The Romani people originate from northwestern Hindustan, presumably from the northwestern Indian state of Rajasthan and the Punjab region shared between India and Pakistan.

The linguistic evidence has indisputably shown that roots of Romani language lie in the Indian subcontinent: the language has grammatical characteristics of Indic languages and shares with them a big part of the basic lexicon, for example, body parts, daily routines and numerals.

More exactly, Romani shares the basic lexicon with Hindi and Punjabi. It shares many phonetic features with Marwari, while its grammar is closest to Bengali. Linguistic evaluation carried out in the nineteenth century by Pott (1845) and Miklosich (1882–1888) showed that the Romani language is to be classed as a New Indo-Aryan language (NIA), not a Middle Indo-Aryan (MIA), establishing that the ancestors of the Romani could not have left the Indian subcontinent significantly earlier than AD 1000, then finally reaching Europe several hundred years later.

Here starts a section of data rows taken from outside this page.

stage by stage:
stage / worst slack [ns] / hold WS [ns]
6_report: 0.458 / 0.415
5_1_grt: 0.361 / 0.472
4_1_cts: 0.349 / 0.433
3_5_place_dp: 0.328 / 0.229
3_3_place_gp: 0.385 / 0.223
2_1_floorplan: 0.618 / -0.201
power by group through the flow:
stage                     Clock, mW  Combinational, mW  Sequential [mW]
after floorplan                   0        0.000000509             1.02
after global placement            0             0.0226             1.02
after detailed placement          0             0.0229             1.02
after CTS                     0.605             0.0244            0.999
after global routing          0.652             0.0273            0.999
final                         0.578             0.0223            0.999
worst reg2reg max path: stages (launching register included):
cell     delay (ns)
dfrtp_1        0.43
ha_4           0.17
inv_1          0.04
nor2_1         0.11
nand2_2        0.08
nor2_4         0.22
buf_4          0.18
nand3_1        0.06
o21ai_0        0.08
## config.mk

```make
export PLATFORM = sky130hd
export DESIGN_NAME = missionary_cannibal_engine
export DESIGN_NICKNAME = d
export VERILOG_FILES = /design/src/rtl/missionary_cannibal_engine.sv
export SDC_FILE = /design/constraint.sdc
export NUM_CORES = 1
export LEC_CHECK = 0
export ABC_CLOCK_PERIOD_IN_PS = 2500
export CORE_ASPECT_RATIO = 1.4
export CORE_MARGIN = 8
export CORE_UTILIZATION = 30
export CTS_BUF_LIST = sky130_fd_sc_hd__clkbuf_8
export CTS_CLUSTER_DIAMETER = 60
export DETAILED_ROUTE_END_ITERATION = 10
export PLACE_DENSITY = 0.63
export SLEW_MARGIN = 0
export SYNTH_ARGS = -nofsm -noshare
export SYNTH_HDL_FRONTEND = slang
export SYNTH_SLANG_ARGS = --single-unit
```

## constraint.sdc

```tcl
create_clock -name clock -period 2.5 [get_ports clock]
set_input_delay 0.625 -clock clock [delete_from_list [all_inputs] [get_ports clock]]
set_output_delay 0.625 -clock clock [all_outputs]
set_load 0.02 [all_outputs]
```
`src/rtl/doraemon_pkg.sv`:
```
// Shared definitions for the doraemon feeder slice.
// Holds the feeder FSM encoding, the 38-bit candidate record layout
// ({id, size, iq, eq, size_w, iq_w, eq_w}, id in the MSBs), session
// defaults and a record packing helper.
package doraemon_pkg;

    typedef enum logic [2:0] {
        ST_IDLE  = 3'd0,
        ST_INIT  = 3'd1,
        ST_WAIT  = 3'd2,
        ST_ISSUE = 3'd3,
        ST_DONE  = 3'd4
    } feeder_state_e;

    localparam int ID_W   = 5;
    localparam int BYTE_W = 8;
    localparam int WGT_W  = 3;
    localparam int REC_W  = 38;
    localparam int CNT_W  = 13;

    // Field offsets inside the record, LSB first.
    localparam int OFF_EQ_W   = 0;
    localparam int OFF_IQ_W   = 3;
    localparam int OFF_SIZE_W = 6;
    localparam int OFF_EQ     = 9;
    localparam int OFF_IQ     = 17;
    localparam int OFF_SIZE   = 25;
    localparam int OFF_ID     = 33;

    localparam int INIT_N_DEF = 5;
    localparam int TOTAL_DEF  = 6000;

    function automatic logic [REC_W-1:0] pack_rec(
        input logic [ID_W-1:0]   id,
        input logic [BYTE_W-1:0] size,
        input logic [BYTE_W-1:0] iq,
        input logic [BYTE_W-1:0] eq,
        input logic [WGT_W-1:0]  size_w,
        input logic [WGT_W-1:0]  iq_w,
        input logic [WGT_W-1:0]  eq_w
    );
        return {id, size, iq, eq, size_w, iq_w, eq_w};
    endfunction

endpackage

```
`src/rtl/feeder_sync_fifo.sv`:
```
// Single-clock FIFO buffering candidate records in front of the selector.
// Ports: clk1/rst_n clock and async active-low reset; push/wdata write
// side; pop/rdata read side (rdata is the current head, valid when !empty);
// full/empty status. Pointers carry one extra wrap bit so full and empty
// are told apart without a separate counter.
module feeder_sync_fifo #(
    parameter int WIDTH = 38,
    parameter int DEPTH = 8
) (
    input  logic             clk1,
    input  logic             rst_n,
    input  logic             push,
    input  logic [WIDTH-1:0] wdata,
    input  logic             pop,
    output logic [WIDTH-1:0] rdata,
    output logic             full,
    output logic             empty
);

    localparam int ASIZE = $clog2(DEPTH);
    localparam logic [ASIZE:0] PTR_ONE = {{ASIZE{1'b0}}, 1'b1};

    logic [ASIZE:0]   wr_ptr_r;
    logic [ASIZE:0]   rd_ptr_r;
    logic [WIDTH-1:0] mem_r [DEPTH];
    logic             do_push_s;
    logic             do_pop_s;

    assign full  = (wr_ptr_r[ASIZE] != rd_ptr_r[ASIZE]) &&
                   (wr_ptr_r[ASIZE-1:0] == rd_ptr_r[ASIZE-1:0]);
    assign empty = (wr_ptr_r == rd_ptr_r);

    // Requests are self-guarded so a caller cannot overrun or underrun.
    assign do_push_s = push && !full;
    assign do_pop_s  = pop && !empty;

    assign rdata = mem_r[rd_ptr_r[ASIZE-1:0]];

    // Read and write pointer advance.
    always_ff @(posedge clk1 or negedge rst_n) begin
        if (!rst_n) begin
            wr_ptr_r <= {(ASIZE+1){1'b0}};
            rd_ptr_r <= {(ASIZE+1){1'b0}};
        end else begin
            if (do_push_s) begin
                wr_ptr_r <= wr_ptr_r + PTR_ONE;
            end
            if (do_pop_s) begin
                rd_ptr_r <= rd_ptr_r + PTR_ONE;
            end
        end
    end

    // Record storage; contents are only meaningful between the pointers.
    always_ff @(posedge clk1) begin
        if (do_push_s) begin
            mem_r[wr_ptr_r[ASIZE-1:0]] <= wdata;
        end
    end

endmodule

```
`src/rtl/doraemon_feeder.sv`:
```
// Feeder in front of the clk1 top-5 selector.
// Ports: clk1/rst_n clock and async active-low reset; s_valid/s_ready plus
// s_* record fields from the producer; ready from the selector; in_valid
// plus registered record fields toward the selector; issued_cnt counts
// records issued this session; done is high once the session is complete.
// Protocol: the first INIT_N records are issued as soon as they are
// buffered, later ones only while ready is high, and issuing stops for
// good after TOTAL records.
module doraemon_feeder
    import doraemon_pkg::*;
#(
    parameter int DEPTH  = 8,
    parameter int TOTAL  = TOTAL_DEF,
    parameter int INIT_N = INIT_N_DEF
) (
    input  logic              clk1,
    input  logic              rst_n,
    input  logic              s_valid,
    output logic              s_ready,
    input  logic [ID_W-1:0]   s_id,
    input  logic [BYTE_W-1:0] s_size,
    input  logic [BYTE_W-1:0] s_iq,
    input  logic [BYTE_W-1:0] s_eq,
    input  logic [WGT_W-1:0]  s_size_w,
    input  logic [WGT_W-1:0]  s_iq_w,
    input  logic [WGT_W-1:0]  s_eq_w,
    input  logic              ready,
    output logic              in_valid,
    output logic [ID_W-1:0]   doraemon_id,
    output logic [BYTE_W-1:0] size,
    output logic [BYTE_W-1:0] iq_score,
    output logic [BYTE_W-1:0] eq_score,
    output logic [WGT_W-1:0]  size_weight,
    output logic [WGT_W-1:0]  iq_weight,
    output logic [WGT_W-1:0]  eq_weight,
    output logic [CNT_W-1:0]  issued_cnt,
    output logic              done
);

    localparam logic [CNT_W-1:0] TOTAL_C  = CNT_W'(TOTAL);
    localparam logic [CNT_W-1:0] INIT_C   = CNT_W'(INIT_N);
    localparam logic [CNT_W-1:0] CNT_ONE  = {{(CNT_W-1){1'b0}}, 1'b1};

    feeder_state_e    state_r;
    feeder_state_e    state_nxt_s;
    logic             issue_s;
    logic             push_s;
    logic             fifo_full_s;
    logic             fifo_empty_s;
    logic             cnt_below_s;
    logic [CNT_W-1:0] cnt_inc_s;
    logic [REC_W-1:0] rec_in_s;
    logic [REC_W-1:0] head_s;

    assign rec_in_s    = pack_rec(s_id, s_size, s_iq, s_eq, s_size_w, s_iq_w, s_eq_w);
    assign s_ready     = !fifo_full_s && (state_r != ST_DONE);
    assign push_s      = s_valid && s_ready;
    assign cnt_below_s = (issued_cnt < TOTAL_C);
    assign cnt_inc_s   = issued_cnt + CNT_ONE;

    feeder_sync_fifo #(
        .WIDTH (REC_W),
        .DEPTH (DEPTH)
    ) u_fifo (
        .clk1  (clk1),
        .rst_n (rst_n),
        .push  (push_s),
        .wdata (rec_in_s),
        .pop   (issue_s),
        .rdata (head_s),
        .full  (fifo_full_s),
        .empty (fifo_empty_s)
    );

    // State register.
    always_ff @(posedge clk1 or negedge rst_n) begin
        if (!rst_n) begin
            state_r <= ST_IDLE;
        end else begin
            state_r <= state_nxt_s;
        end
    end

    // Next-state and issue decision.
    // IDLE issues too when the FIFO is non-empty so the first record reaches
    // the selector one edge after it is buffered; IDLE then falls into INIT.
    always_comb begin
        state_nxt_s = state_r;
        issue_s     = 1'b0;
        case (state_r)
            ST_IDLE, ST_INIT: begin
                if (!fifo_empty_s && cnt_below_s) begin
                    issue_s = 1'b1;
                    if (cnt_inc_s == TOTAL_C) begin
                        state_nxt_s = ST_DONE;
                    end else if (cnt_inc_s >= INIT_C) begin
                        state_nxt_s = ST_WAIT;
                    end else begin
                        state_nxt_s = ST_INIT;
                    end
                end else begin
                    state_nxt_s = state_r;
                end
            end
            ST_WAIT: begin
                // The transition cycle itself never pops.
                if (ready) begin
                    state_nxt_s = ST_ISSUE;
                end else begin
                    state_nxt_s = ST_WAIT;
                end
            end
            ST_ISSUE: begin
                if (!ready) begin
                    state_nxt_s = ST_WAIT;
                end else if (!fifo_empty_s && cnt_below_s) begin
                    issue_s = 1'b1;
                    if (cnt_inc_s == TOTAL_C) begin
                        state_nxt_s = ST_DONE;
                    end else begin
                        state_nxt_s = ST_ISSUE;
                    end
                end else begin
                    state_nxt_s = ST_ISSUE;
                end
            end
            ST_DONE: begin
                state_nxt_s = ST_DONE;
            end
            default: begin
                state_nxt_s = ST_IDLE;
            end
        endcase
    end

    // Output registers and issue counter; fields are zeroed when nothing
    // is issued so the selector never sees stale data.
    always_ff @(posedge clk1 or negedge rst_n) begin
        if (!rst_n) begin
            in_valid    <= 1'b0;
            doraemon_id <= 5'd0;
            size        <= 8'd0;
            iq_score    <= 8'd0;
            eq_score    <= 8'd0;
            size_weight <= 3'd0;
            iq_weight   <= 3'd0;
            eq_weight   <= 3'd0;
            issued_cnt  <= 13'd0;
            done        <= 1'b0;
        end else begin
            done <= (state_nxt_s == ST_DONE);
            if (issue_s) begin
                in_valid    <= 1'b1;
                doraemon_id <= head_s[OFF_ID +: ID_W];
                size        <= head_s[OFF_SIZE +: BYTE_W];
                iq_score    <= head_s[OFF_IQ +: BYTE_W];
                eq_score    <= head_s[OFF_EQ +: BYTE_W];
                size_weight <= head_s[OFF_SIZE_W +: WGT_W];
                iq_weight   <= head_s[OFF_IQ_W +: WGT_W];
                eq_weight   <= head_s[OFF_EQ_W +: WGT_W];
                issued_cnt  <= cnt_inc_s;
            end else begin
                in_valid    <= 1'b0;
                doraemon_id <= 5'd0;
                size        <= 8'd0;
                iq_score    <= 8'd0;
                eq_score    <= 8'd0;
                size_weight <= 3'd0;
                iq_weight   <= 3'd0;
                eq_weight   <= 3'd0;
            end
        end
    end

endmodule

```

Genetic findings in 2012 suggest the Romani originated in the northwestern region of the Indian subcontinent and migrated as a group.
According to a genetic study in 2012, the ancestors of present scheduled tribes and scheduled caste populations of northern India, traditionally referred to collectively as the "Ḍoma", are the likely ancestral populations of modern "Roma" in Europe.

Migration to Spain
How and when the Romani arrived in the Iberian Peninsula from Northern India is a question whose consensus is far from being reached. A popular theory, although without any documentation, claims they came from North Africa, from where they would have crossed the Strait of Gibraltar to meet again in France with the northern migratory route. Thus, gitanos would be a deformation of Latin Tingitani, that is, from Tingis, today Tangier. Another, more consistent theory, and well documented, is that they entered the Iberian Peninsula from France. Although there is controversy of the date of the first arrival, since there is evidence of a safe conduct granted in Perpignan in 1415 by the infante Alfonso of Aragon to one Tomás, son of Bartolomé de Sanno, who is said to be "Indie Majoris". Or instead, could be the so-called Juan de Egipto Menor, who entered through France, who in 1425 Alfonso V granted him a letter of insurance, which is mostly accepted as the first Romani person to reach the peninsula.

In 1435 they were seen in Santiago de Compostela. Gitanos were recorded in Barcelona and Zaragoza by 1447, and in 1462 they were received with honors in Jaén. Years later, to the gitanos, the grecianos, pilgrims who penetrated the Mediterranean shore in the 1480s, were added to them, probably because of the fall of Constantinople. Both of them continued to wander throughout the peninsula, being well received at least until 1493, year in which a group of gitanos arrived at Madrid, where the Council agreed to "... give alms to the gitanos because at the request of the City passed ahead, ten reales, to avoid the damages that could be done by three hundred people who came ... ".

In those years safe conducts were granted to supposedly noble Calé pilgrims. The follow-up of these safe-conducts throughout Spain has provided some data to historians according to Teresa San Román:

 The number of Romani that entered or inhabited the Peninsula in the 15th-century is estimated at approximately 3,000 individuals.
 The Roma traveled in variable groups, of 80-150 people, led by a man.
 Each autonomous group maintained relations at a distance with one of the others, there being perhaps relations of kinship among them (something common today among Spanish Romani).
 The separation between each group was variable and sometimes some followed the others at close range and by the same routes.
 The most common survival strategy was to present as Christian pilgrims to seek the protection of a noble.
 The way of life was nomadic and dedicated to divination and performance (spectacle).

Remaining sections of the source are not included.